**EXERCISE OBJECTIVE:** Your response should consist solely of the lines from the one containing "5_1_grt: -485.1 / 8514 / 912 / 86.31 / -13370" through the end of the data, copied exactly.

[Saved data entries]
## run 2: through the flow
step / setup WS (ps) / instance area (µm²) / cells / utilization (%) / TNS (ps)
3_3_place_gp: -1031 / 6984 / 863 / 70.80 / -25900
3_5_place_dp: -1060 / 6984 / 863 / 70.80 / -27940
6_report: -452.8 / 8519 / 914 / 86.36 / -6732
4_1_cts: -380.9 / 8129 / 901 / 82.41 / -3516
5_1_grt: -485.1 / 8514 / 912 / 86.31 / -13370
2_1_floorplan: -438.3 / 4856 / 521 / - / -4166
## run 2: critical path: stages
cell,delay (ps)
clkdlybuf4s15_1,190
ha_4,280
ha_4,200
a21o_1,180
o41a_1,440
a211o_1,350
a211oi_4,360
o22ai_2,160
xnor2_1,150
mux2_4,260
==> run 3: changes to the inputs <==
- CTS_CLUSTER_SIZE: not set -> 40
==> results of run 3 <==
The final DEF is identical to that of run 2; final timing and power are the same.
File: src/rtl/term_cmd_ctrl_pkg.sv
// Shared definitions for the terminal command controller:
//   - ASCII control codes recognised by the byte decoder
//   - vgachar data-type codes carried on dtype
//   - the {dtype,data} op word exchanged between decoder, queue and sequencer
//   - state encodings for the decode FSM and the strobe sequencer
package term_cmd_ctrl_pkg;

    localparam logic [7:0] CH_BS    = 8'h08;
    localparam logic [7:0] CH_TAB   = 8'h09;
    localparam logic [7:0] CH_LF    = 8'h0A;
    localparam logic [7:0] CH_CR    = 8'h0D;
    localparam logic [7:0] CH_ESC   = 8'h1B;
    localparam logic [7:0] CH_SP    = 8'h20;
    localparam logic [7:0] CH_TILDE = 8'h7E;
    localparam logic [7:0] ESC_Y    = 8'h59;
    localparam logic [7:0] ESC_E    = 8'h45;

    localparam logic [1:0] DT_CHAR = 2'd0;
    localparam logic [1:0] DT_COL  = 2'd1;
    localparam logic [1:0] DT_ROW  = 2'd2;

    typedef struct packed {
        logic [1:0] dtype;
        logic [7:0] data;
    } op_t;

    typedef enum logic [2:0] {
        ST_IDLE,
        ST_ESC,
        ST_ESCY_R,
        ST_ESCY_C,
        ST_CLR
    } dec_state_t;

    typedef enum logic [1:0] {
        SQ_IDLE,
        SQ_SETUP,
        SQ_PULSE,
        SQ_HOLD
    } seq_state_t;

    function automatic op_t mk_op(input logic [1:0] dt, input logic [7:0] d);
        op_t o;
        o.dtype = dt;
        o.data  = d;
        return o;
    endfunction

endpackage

**SOLUTION TO THIS EXERCISE:**
5_1_grt: -485.1 / 8514 / 912 / 86.31 / -13370
2_1_floorplan: -438.3 / 4856 / 521 / - / -4166
## run 2: critical path: stages
cell,delay (ps)
clkdlybuf4s15_1,190
ha_4,280
ha_4,200
a21o_1,180
o41a_1,440
a211o_1,350
a211oi_4,360
o22ai_2,160
xnor2_1,150
mux2_4,260
==> run 3: changes to the inputs <==
- CTS_CLUSTER_SIZE: not set -> 40
==> results of run 3 <==
The final DEF is identical to that of run 2; final timing and power are the same.
File: src/rtl/term_cmd_ctrl_pkg.sv
// Shared definitions for the terminal command controller:
//   - ASCII control codes recognised by the byte decoder
//   - vgachar data-type codes carried on dtype
//   - the {dtype,data} op word exchanged between decoder, queue and sequencer
//   - state encodings for the decode FSM and the strobe sequencer
package term_cmd_ctrl_pkg;

    localparam logic [7:0] CH_BS    = 8'h08;
    localparam logic [7:0] CH_TAB   = 8'h09;
    localparam logic [7:0] CH_LF    = 8'h0A;
    localparam logic [7:0] CH_CR    = 8'h0D;
    localparam logic [7:0] CH_ESC   = 8'h1B;
    localparam logic [7:0] CH_SP    = 8'h20;
    localparam logic [7:0] CH_TILDE = 8'h7E;
    localparam logic [7:0] ESC_Y    = 8'h59;
    localparam logic [7:0] ESC_E    = 8'h45;

    localparam logic [1:0] DT_CHAR = 2'd0;
    localparam logic [1:0] DT_COL  = 2'd1;
    localparam logic [1:0] DT_ROW  = 2'd2;

    typedef struct packed {
        logic [1:0] dtype;
        logic [7:0] data;
    } op_t;

    typedef enum logic [2:0] {
        ST_IDLE,
        ST_ESC,
        ST_ESCY_R,
        ST_ESCY_C,
        ST_CLR
    } dec_state_t;

    typedef enum logic [1:0] {
        SQ_IDLE,
        SQ_SETUP,
        SQ_PULSE,
        SQ_HOLD
    } seq_state_t;

    function automatic op_t mk_op(input logic [1:0] dt, input logic [7:0] d);
        op_t o;
        o.dtype = dt;
        o.data  = d;
        return o;
    endfunction

endpackage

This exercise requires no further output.